§ ACTIVITY
Exactly how many lines in this data contain the word "posedge"? Only the number should be given.

§ ENTRIES SUPPLIED
This design comes from an exercise in tuning for small area, a short achievable clock period and few clock cycles per item on the open sky130 flow, not from production work.
Only simulation tests tie the RTL to the original design; equivalence was not proved.
Power figures rest on the tool's default switching activity, not on a simulated workload.

==> flow/design.v <==
module bmr_blockrot (
    input  wire        clk,
    input  wire        rst,         
    input  wire        in_valid,
    output wire        in_ready,
    input  wire [63:0] in_data,
    input  wire        in_tpose,    
    output wire        out_valid,
    input  wire        out_ready,
    output wire [63:0] out_data
);
    reg        dir;                 
    reg        hz, vt;              
    reg        ev;                  
    reg [5:0]  e;                   
    reg        eop;                 
    reg [5:0]  l;                   
    reg        lop;                 
    reg [5:0]  dl;                  
    reg [5:0]  de;                  
    reg [5:0]  dle;                 
    reg        emit;                
    reg        ld;                  
    reg        rdy;                 
    reg [63:0] rd;                  
    reg        rt;                  
    reg        rv;                  
    reg [63:0] oh, ot;              
    reg        ohv, otv;
    wire l0   = (l == 6'd0);
    wire l63  = (l == 6'd63);
    wire e63  = (e == 6'd63);
    wire sw   = ld && l63;
    wire opop = ohv && out_ready;
    wire in_fire = in_valid && rdy;
    wire        op_in = l0 ? rt : lop;
    wire [63:0] dw;                 
    genvar gp;
    generate
        for (gp = 0; gp < 64; gp = gp + 1) begin : g_in
            assign dw[gp] = op_in ? rd[gp ^ 56] : rd[gp];
        end
    endgenerate
    wire       idle  = !ev && l0 && !ld;
    wire       ev_n  = sw || (ev && !(emit && e63));
    wire       otv_n = otv ? !opop : (emit && ohv && !opop);
    wire       rv_n  = in_fire || (rv && !ld);
    wire       lm_n  = (ld || idle) ? (dl == 6'd0) : (dl == 6'd1);
    wire       em_n  = sw || (emit ? (de == 6'd0) : (de == 6'd1));
    wire       enz_n = !sw && ((emit && !ld) ? (dle != 6'd63) :
                               (!emit && ld) ? (dle != 6'd1) : (dle != 6'd0));
    wire       emit_n = ev_n && em_n && !otv_n;
    wire       ld_n  = rv_n && lm_n && (!ev_n || enz_n || emit_n);
    wire       rdy_n = !rv_n || ld_n;
    wire       oh_ot   = otv && opop;
    wire       oh_ex   = !otv && emit && (!ohv || opop);
    wire       oh_keep = !oh_ot && !oh_ex;
    wire [4095:0] s;                
    wire [63:0] ex_h, ex_v;         
    generate
        for (gp = 0; gp < 64; gp = gp + 1) begin : g_row
            localparam [63:0] INV = (gp % 2) ? 64'h5555555555555555 : 64'hAAAAAAAAAAAAAAAA;
            reg [63:0] q;
            wire in_bit = dw[gp ^ 56] ^ ~INV[63];
            wire [63:0] nh = ~{(ld ? in_bit : q[0]), q[63:1]};
            wire [63:0] nv;
            if (gp == 0) begin : g_top
                wire [63:0] in_row;
                genvar gq;
                for (gq = 0; gq < 64; gq = gq + 1) begin : g_q
                    assign in_row[gq] = dw[gq ^ 7] ^ ~INV[gq];
                end
                assign nv = ~(ld ? in_row : s[64*63 +: 64]);
            end else begin : g_mid
                assign nv = ~s[64*(gp-1) +: 64];
            end
            always @(posedge clk)
                q <= ~((~nh | {64{vt}}) & (~nv | {64{hz}}));
            assign s[64*gp +: 64] = q;
            assign ex_h[gp ^ 7] = q[0] ^ INV[0];
        end
        for (gp = 0; gp < 64; gp = gp + 1) begin : g_exv
            localparam integer INV63 = (63 + gp) % 2;
            assign ex_v[gp ^ 56] = s[64*63 + gp] ^ INV63;
        end
    endgenerate
    wire [63:0] ex_r = dir ? ex_v : ex_h;
    wire [63:0] ex;
    generate
        for (gp = 0; gp < 64; gp = gp + 1) begin : g_out
            assign ex[gp] = eop ? ex_r[gp ^ 7] : ex_r[gp];
        end
    endgenerate
    always @(posedge clk) begin
        if (rdy) begin
            rd <= in_data;
            rt <= in_tpose;
        end
        if (!otv && emit && ohv && !opop) ot <= ex;
        oh <= ({64{oh_ot}} & ot) | ({64{oh_ex}} & ex) | ({64{oh_keep}} & oh);
        if (rst) begin
            dir <= 1'b0; hz <= 1'b1; vt <= 1'b0;
            ev <= 1'b0; e <= 6'd0; eop <= 1'b0; l <= 6'd0; lop <= 1'b0;
            dl <= 6'd0; de <= 6'd0; dle <= 6'd0;
            emit <= 1'b0; ld <= 1'b0; rdy <= 1'b1; rv <= 1'b0;
            ohv <= 1'b0; otv <= 1'b0;
        end else begin
            ev   <= ev_n;
            otv  <= otv_n;
            rv   <= rv_n;
            emit <= emit_n;
            ld   <= ld_n;
            rdy  <= rdy_n;
            if (ld) l <= l + 6'd1;
            if (sw) e <= 6'd0;
            else if (emit) e <= e + 6'd1;
            if (!(ld || idle)) dl <= dl - 6'd1;
            if (sw) de <= 6'd0;
            else if (!emit) de <= de - 6'd1;
            if (sw) dle <= 6'd0;
            else if (emit && !ld) dle <= dle + 6'd1;
            else if (!emit && ld) dle <= dle - 6'd1;
            if (ld && l0) lop <= rt;
            if (sw) begin
                eop <= lop;
                dir <= !dir;
                hz  <= dir;
                vt  <= !dir;
            end
            if (!otv && emit) begin
                if (!ohv || opop) ohv <= 1'b1;
            end else if (opop) begin
                ohv <= otv;
            end
        end
    end
    assign in_ready  = rdy;
    assign out_valid = ohv;
    assign out_data  = oh;
endmodule
Settings: LEC_CHECK=0, CAP_MARGIN=20, CORE_MARGIN=2, CORE_UTILIZATION=65, CTS_CLUSTER_DIAMETER=80, CTS_CLUSTER_SIZE=28, PLACE_DENSITY=0.75, SETUP_SLACK_MARGIN=5, SLEW_MARGIN=20, TNS_END_PERCENT=100; clock period 8.0 ns.
run.sh (not shown) runs the stock make flow with config.mk's settings and CLKGATE_MAP_FILE= SYNTH_SCRIPT=/design/flow/synth_recipe.tcl, a recipe that flattens the netlist after the stock synthesis.
Testbench counts at the start, summed over its fixed seeds: cycles 8,720, blocks 128.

§ ANSWER FOR THE TASK
2